__The problem__. Say how many of the lines below include the word "cells". Only the number should be given.

__Stored items__.

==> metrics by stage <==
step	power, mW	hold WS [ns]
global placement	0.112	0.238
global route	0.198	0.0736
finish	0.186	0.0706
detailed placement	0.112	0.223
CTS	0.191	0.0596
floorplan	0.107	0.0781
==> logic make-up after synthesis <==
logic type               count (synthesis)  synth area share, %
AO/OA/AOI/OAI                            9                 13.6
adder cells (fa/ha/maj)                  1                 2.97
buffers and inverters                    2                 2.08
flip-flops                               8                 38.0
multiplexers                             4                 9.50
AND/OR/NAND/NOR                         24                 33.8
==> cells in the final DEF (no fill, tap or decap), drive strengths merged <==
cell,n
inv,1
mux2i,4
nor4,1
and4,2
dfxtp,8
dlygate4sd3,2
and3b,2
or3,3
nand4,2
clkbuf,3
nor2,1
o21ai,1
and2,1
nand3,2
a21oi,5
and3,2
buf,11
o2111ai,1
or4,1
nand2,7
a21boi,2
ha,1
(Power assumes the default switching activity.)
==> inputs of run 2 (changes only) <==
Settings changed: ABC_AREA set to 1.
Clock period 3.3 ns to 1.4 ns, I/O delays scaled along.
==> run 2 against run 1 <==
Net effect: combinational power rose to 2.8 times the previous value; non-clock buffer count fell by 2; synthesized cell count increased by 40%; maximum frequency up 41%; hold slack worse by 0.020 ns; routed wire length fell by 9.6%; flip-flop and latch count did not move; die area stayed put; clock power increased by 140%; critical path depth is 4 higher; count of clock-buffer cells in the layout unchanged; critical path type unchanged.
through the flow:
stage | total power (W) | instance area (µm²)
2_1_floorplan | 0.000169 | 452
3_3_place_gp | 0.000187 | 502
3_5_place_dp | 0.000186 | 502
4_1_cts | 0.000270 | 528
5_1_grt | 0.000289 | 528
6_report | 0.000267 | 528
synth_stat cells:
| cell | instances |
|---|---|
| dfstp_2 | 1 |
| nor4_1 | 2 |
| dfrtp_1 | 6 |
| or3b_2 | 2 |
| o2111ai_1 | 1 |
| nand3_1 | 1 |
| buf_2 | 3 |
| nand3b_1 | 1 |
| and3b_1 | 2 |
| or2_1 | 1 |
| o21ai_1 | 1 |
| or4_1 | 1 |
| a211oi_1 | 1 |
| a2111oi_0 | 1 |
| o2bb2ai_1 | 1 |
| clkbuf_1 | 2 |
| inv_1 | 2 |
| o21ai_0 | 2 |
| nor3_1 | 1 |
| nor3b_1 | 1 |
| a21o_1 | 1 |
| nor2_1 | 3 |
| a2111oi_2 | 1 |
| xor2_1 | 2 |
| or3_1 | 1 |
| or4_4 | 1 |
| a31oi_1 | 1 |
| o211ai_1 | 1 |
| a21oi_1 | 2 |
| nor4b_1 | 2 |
## src/rtl/multi_cycle_ctrl.sv

```systemverilog
// multi_cycle_ctrl - Moore control FSM for the multi-cycle CPU.
//
// Sequences PC, IR, ALU, data memory and register file through the
// IF / ID / EXE / MEM / WB phases.  Only the phase register is clocked.
// Every control output is decoded combinationally from that register and
// the IR opcode, so the outputs are settled well before the register file
// samples on the falling edge.
//
// Ports
//   CLK        system clock, state advances on posedge
//   RST        asynchronous, active-low reset (state -> IF)
//   opcode     IR[31:26]
//   zero/sign  ALU flags: result == 0, result[31]
//   state      current state encoding (debug)
//   PCWre      PC loads on next posedge
//   PCSrc      00 pc+4, 01 branch target, 10 rs, 11 jump target
//   IRWre      IR loads on next posedge
//   InsMemRW   instruction memory read
//   ExtSel     1 sign-extend imm, 0 zero-extend
//   ALUSrcA    1 = shamt (unused by this instruction subset, held 0)
//   ALUSrcB    1 = extended imm, 0 = rt
//   ALUOp      000 add, 001 sub, 010 slt, 011 or, 100 and
//   mRD/mWR    data memory read / write
//   DBDataSrc  1 = memory data onto DB, 0 = ALU result
//   RegWre     register file write enable
//   RegDst     00 $31, 01 rt, 10 rd
//   WrRegDSrc  1 = DB, 0 = pc+4
//   illegal_op sticky unknown-opcode flag (only with CTRL_ILLEGAL_OP_EN)
//
// Build option CTRL_ILLEGAL_OP_EN: an unknown opcode in ID raises the
// sticky illegal_op output and parks the FSM in ID with every strobe low
// until RST.  Without it an unknown opcode executes as a NOP.
module multi_cycle_ctrl #(
  parameter int OP_W = 6,
  parameter int ST_W = 3
) (
  input  logic            CLK,
  input  logic            RST,
  input  logic [OP_W-1:0] opcode,
  input  logic            zero,
  input  logic            sign,
  output logic [ST_W-1:0] state,
  output logic            PCWre,
  output logic [1:0]      PCSrc,
  output logic            IRWre,
  output logic            InsMemRW,
  output logic            ExtSel,
  output logic            ALUSrcA,
  output logic            ALUSrcB,
  output logic [2:0]      ALUOp,
  output logic            mRD,
  output logic            mWR,
  output logic            DBDataSrc,
  output logic            RegWre,
  output logic [1:0]      RegDst,
`ifdef CTRL_ILLEGAL_OP_EN
  output logic            illegal_op,
`endif
  output logic            WrRegDSrc
);

  typedef enum logic [ST_W-1:0] {
    S_IF     = 3'b000,
    S_ID     = 3'b001,
    S_EXE_LS = 3'b010,
    S_MEM    = 3'b011,
    S_WB_LD  = 3'b100,
    S_EXE_BR = 3'b101,
    S_EXE_AL = 3'b110,
    S_WB_AL  = 3'b111
  } state_t;

  localparam logic [OP_W-1:0] OP_ADD   = 6'b000000;
  localparam logic [OP_W-1:0] OP_SUB   = 6'b000001;
  localparam logic [OP_W-1:0] OP_ADDIU = 6'b000010;
  localparam logic [OP_W-1:0] OP_AND   = 6'b010000;
  localparam logic [OP_W-1:0] OP_ANDI  = 6'b010001;
  localparam logic [OP_W-1:0] OP_ORI   = 6'b010010;
  localparam logic [OP_W-1:0] OP_SLT   = 6'b100110;
  localparam logic [OP_W-1:0] OP_SLTI  = 6'b100111;
  localparam logic [OP_W-1:0] OP_SW    = 6'b110000;
  localparam logic [OP_W-1:0] OP_LW    = 6'b110001;
  localparam logic [OP_W-1:0] OP_BEQ   = 6'b110100;
  localparam logic [OP_W-1:0] OP_BNE   = 6'b110101;
  localparam logic [OP_W-1:0] OP_BLTZ  = 6'b110110;
  localparam logic [OP_W-1:0] OP_J     = 6'b111000;
  localparam logic [OP_W-1:0] OP_JR    = 6'b111001;
  localparam logic [OP_W-1:0] OP_JAL   = 6'b111010;
  localparam logic [OP_W-1:0] OP_HALT  = 6'b111111;

  state_t curState;

  // Opcode classes
  logic isRAlu, isIAlu, isAlu, isBr, isLs, isJmp, isHalt, opKnown;
  logic brTaken;
  logic idLive;

  assign isRAlu  = (opcode == OP_ADD) || (opcode == OP_SUB) ||
                   (opcode == OP_AND) || (opcode == OP_SLT);
  assign isIAlu  = (opcode == OP_ADDIU) || (opcode == OP_ANDI) ||
                   (opcode == OP_ORI)   || (opcode == OP_SLTI);
  assign isAlu   = isRAlu || isIAlu;
  assign isBr    = (opcode == OP_BEQ) || (opcode == OP_BNE) || (opcode == OP_BLTZ);
  assign isLs    = (opcode == OP_SW) || (opcode == OP_LW);
  assign isJmp   = (opcode == OP_J) || (opcode == OP_JR) || (opcode == OP_JAL);
  assign isHalt  = (opcode == OP_HALT);
  assign opKnown = isAlu || isBr || isLs || isJmp || isHalt;

  assign brTaken = ((opcode == OP_BEQ)  &&  zero) ||
                   ((opcode == OP_BNE)  && !zero) ||
                   ((opcode == OP_BLTZ) &&  sign);

  // Once an illegal opcode has been latched, ID decodes nothing at all,
  // whatever the IR now holds.
`ifdef CTRL_ILLEGAL_OP_EN
  assign idLive = !illegal_op;
`else
  assign idLive = 1'b1;
`endif

  assign state = curState;

  // ALU operation for the arithmetic/logic instructions; loads and
  // stores fall through to add for address generation.
  function automatic logic [2:0] aluOpOf(input logic [OP_W-1:0] op);
    logic [2:0] r;
    r = 3'b000;
    if ((op == OP_SUB))                        r = 3'b001;
    else if ((op == OP_SLT) || (op == OP_SLTI)) r = 3'b010;
    else if (op == OP_ORI)                     r = 3'b011;
    else if ((op == OP_AND) || (op == OP_ANDI)) r = 3'b100;
    return r;
  endfunction

  // ---- state register ----
  always_ff @(posedge CLK or negedge RST) begin
    if (!RST) begin
      curState <= S_IF;
`ifdef CTRL_ILLEGAL_OP_EN
      illegal_op <= 1'b0;
`endif
    end else begin
      case (curState)
        S_IF: curState <= S_ID;
        S_ID: begin
`ifdef CTRL_ILLEGAL_OP_EN
          if (illegal_op)   curState <= S_ID;
          else
`endif
          if (isJmp)        curState <= S_IF;
          else if (isHalt)  curState <= S_ID;
          else if (isBr)    curState <= S_EXE_BR;
          else if (isLs)    curState <= S_EXE_LS;
          else if (isAlu)   curState <= S_EXE_AL;
          else begin
`ifdef CTRL_ILLEGAL_OP_EN
            curState   <= S_ID;
            illegal_op <= 1'b1;
`else
            curState <= S_IF;
`endif
          end
        end
        S_EXE_AL: curState <= S_WB_AL;
        S_EXE_LS: curState <= S_MEM;
        S_MEM:    curState <= (opcode == OP_LW) ? S_WB_LD : S_IF;
        default:  curState <= S_IF;
      endcase
    end
  end

  // ---- output decode from state and opcode ----
  always_comb begin
    PCWre     = 1'b0;
    PCSrc     = 2'b00;
    IRWre     = 1'b0;
    InsMemRW  = 1'b0;
    ExtSel    = 1'b0;
    ALUSrcA   = 1'b0;
    ALUSrcB   = 1'b0;
    ALUOp     = 3'b000;
    mRD       = 1'b0;
    mWR       = 1'b0;
    DBDataSrc = 1'b0;
    RegWre    = 1'b0;
    RegDst    = 2'b00;
    WrRegDSrc = 1'b0;
    case (curState)
      S_IF: begin
        IRWre    = 1'b1;
        InsMemRW = 1'b1;
      end
      S_ID: begin
        if (idLive) begin
          if ((opcode == OP_J) || (opcode == OP_JAL)) begin
            PCWre = 1'b1;
            PCSrc = 2'b11;
          end else if (opcode == OP_JR) begin
            PCWre = 1'b1;
            PCSrc = 2'b10;
          end
`ifndef CTRL_ILLEGAL_OP_EN
          else if (!opKnown) begin
            PCWre = 1'b1;   // NOP: step to pc+4
          end
`endif
          // jal links pc+4 into $31 on the ID falling edge
          if (opcode == OP_JAL) begin
            RegWre    = 1'b1;
            RegDst    = 2'b00;
            WrRegDSrc = 1'b0;
          end
        end
      end
      S_EXE_BR: begin
        // bltz compares rs against $0 through the rt path
        ALUOp   = 3'b001;
        ALUSrcB = 1'b0;
        PCWre   = 1'b1;
        PCSrc   = brTaken ? 2'b01 : 2'b00;
      end
      S_EXE_LS: begin
        ALUSrcB = 1'b1;
        ExtSel  = 1'b1;
        ALUOp   = 3'b000;
      end
      S_MEM: begin
        // address generation held so the memory sees a stable address
        ALUSrcB = 1'b1;
        ExtSel  = 1'b1;
        ALUOp   = 3'b000;
        if (opcode == OP_LW) begin
          mRD = 1'b1;
        end else begin
          mWR   = 1'b1;
          PCWre = 1'b1;
          PCSrc = 2'b00;
        end
      end
      S_WB_LD: begin
        mRD       = 1'b1;
        DBDataSrc = 1'b1;
        RegWre    = 1'b1;
        RegDst    = 2'b01;
        WrRegDSrc = 1'b1;
        PCWre     = 1'b1;
        PCSrc     = 2'b00;
      end
      S_EXE_AL, S_WB_AL: begin
        // ALU controls identical in both states so the result stays put
        ALUOp   = aluOpOf(opcode);
        ALUSrcB = isIAlu;
        RegDst  = isIAlu ? 2'b01 : 2'b10;
        ExtSel  = (opcode == OP_ADDIU) || (opcode == OP_SLTI);
        if (curState == S_WB_AL) begin
          RegWre    = 1'b1;
          DBDataSrc = 1'b0;
          WrRegDSrc = 1'b1;
          PCWre     = 1'b1;
          PCSrc     = 2'b00;
        end
      end
      default: ;
    endcase
  end

endmodule

```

__Response for this exercise__. 4